What you should do: Would you set down each line of the data below exactly?

(Stored items)
This design comes from an exercise in tuning for small area on the open sky130 flow, not from production work.
Function was checked by simulation only, so behaviour that the tests miss may differ from the original.
Power is estimated from default activity; no workload was simulated.

Setup of run 1:
==> flow/design.v (excerpt) <==
module Poly94_Video(
    input  wire        clk_i,
    input  wire        rst_i,
    input  wire        fb_en_i,
    output wire        sdram_cmd_valid_o,
    input  wire        sdram_cmd_ready_i,
    output wire [23:0] sdram_addr_x16_o,
    input  wire        sdram_resp_valid_i,
    input  wire        sdram_resp_last_i,
    input  wire [15:0] sdram_rdata_i,
    output wire        sdram_ack_o,
    output wire        hsync_n_o,
    output wire        vsync_n_o,
    output wire        blank_n_o,
    output wire        pixel_valid_o,
    output wire        end_of_visible_line_o,
    output wire        end_of_frame_o,
    output wire [23:0] vga_color_o
);
    wire valid, left, top, line0;
    VGA_Timing_Generator vgatm(
        .clk_i(clk_i),
        .rst_i(rst_i),
        .hsync_n_o(hsync_n_o),
        .vsync_n_o(vsync_n_o),
        .blank_n_o(blank_n_o),
        .valid_o(valid),
        .end_of_visible_line_o(end_of_visible_line_o),
        .end_of_frame_o(end_of_frame_o),
        .left_o(left),
        .top_o(top),
        .line0_o(line0)
    );
    assign pixel_valid_o = valid;
    Video_Ctrl video_inst(
        .clk_i(clk_i),
        .rst_i(rst_i),
        .fb_en_i(fb_en_i),
        .sdram_cmd_valid(sdram_cmd_valid_o),
        .sdram_cmd_ready(sdram_cmd_ready_i),
        .sdram_ack(sdram_ack_o),
        .sdram_addr_x16(sdram_addr_x16_o),
        .sdram_resp_valid(sdram_resp_valid_i),
        .sdram_resp_last(sdram_resp_last_i),
        .sdram_rdata(sdram_rdata_i),
        .valid_i(valid),
        .left_i(left),
        .top_i(top),
        .line0_i(line0),
        .end_of_frame_i(end_of_frame_o),
        .rgb_o(vga_color_o)
    );
endmodule
Settings: LEC_CHECK=0, CAP_MARGIN=20, CORE_MARGIN=2, CORE_UTILIZATION=60, CTS_BUF_LIST=sky130_fd_sc_hd__clkbuf_8, CTS_CLUSTER_DIAMETER=60, CTS_CLUSTER_SIZE=18, PLACE_DENSITY=0.7, SLEW_MARGIN=20, SYNTH_HIERARCHICAL=1, SYNTH_MEMORY_MAX_BITS=32768; clock period 10.0 ns.
run.sh (not shown) runs the stock make flow with config.mk's settings and CLKGATE_MAP_FILE= SYNTH_SCRIPT=/design/flow/synth_recipe.tcl, a recipe that flattens the netlist after the stock synthesis.
Run 1: all stages complete, timing, DRC and antenna checks passed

Response area:
This design comes from an exercise in tuning for small area on the open sky130 flow, not from production work.
Function was checked by simulation only, so behaviour that the tests miss may differ from the original.
Power is estimated from default activity; no workload was simulated.

Setup of run 1:
==> flow/design.v (excerpt) <==
module Poly94_Video(
    input  wire        clk_i,
    input  wire        rst_i,
    input  wire        fb_en_i,
    output wire        sdram_cmd_valid_o,
    input  wire        sdram_cmd_ready_i,
    output wire [23:0] sdram_addr_x16_o,
    input  wire        sdram_resp_valid_i,
    input  wire        sdram_resp_last_i,
    input  wire [15:0] sdram_rdata_i,
    output wire        sdram_ack_o,
    output wire        hsync_n_o,
    output wire        vsync_n_o,
    output wire        blank_n_o,
    output wire        pixel_valid_o,
    output wire        end_of_visible_line_o,
    output wire        end_of_frame_o,
    output wire [23:0] vga_color_o
);
    wire valid, left, top, line0;
    VGA_Timing_Generator vgatm(
        .clk_i(clk_i),
        .rst_i(rst_i),
        .hsync_n_o(hsync_n_o),
        .vsync_n_o(vsync_n_o),
        .blank_n_o(blank_n_o),
        .valid_o(valid),
        .end_of_visible_line_o(end_of_visible_line_o),
        .end_of_frame_o(end_of_frame_o),
        .left_o(left),
        .top_o(top),
        .line0_o(line0)
    );
    assign pixel_valid_o = valid;
    Video_Ctrl video_inst(
        .clk_i(clk_i),
        .rst_i(rst_i),
        .fb_en_i(fb_en_i),
        .sdram_cmd_valid(sdram_cmd_valid_o),
        .sdram_cmd_ready(sdram_cmd_ready_i),
        .sdram_ack(sdram_ack_o),
        .sdram_addr_x16(sdram_addr_x16_o),
        .sdram_resp_valid(sdram_resp_valid_i),
        .sdram_resp_last(sdram_resp_last_i),
        .sdram_rdata(sdram_rdata_i),
        .valid_i(valid),
        .left_i(left),
        .top_i(top),
        .line0_i(line0),
        .end_of_frame_i(end_of_frame_o),
        .rgb_o(vga_color_o)
    );
endmodule
Settings: LEC_CHECK=0, CAP_MARGIN=20, CORE_MARGIN=2, CORE_UTILIZATION=60, CTS_BUF_LIST=sky130_fd_sc_hd__clkbuf_8, CTS_CLUSTER_DIAMETER=60, CTS_CLUSTER_SIZE=18, PLACE_DENSITY=0.7, SLEW_MARGIN=20, SYNTH_HIERARCHICAL=1, SYNTH_MEMORY_MAX_BITS=32768; clock period 10.0 ns.
run.sh (not shown) runs the stock make flow with config.mk's settings and CLKGATE_MAP_FILE= SYNTH_SCRIPT=/design/flow/synth_recipe.tcl, a recipe that flattens the netlist after the stock synthesis.
Run 1: all stages complete, timing, DRC and antenna checks passed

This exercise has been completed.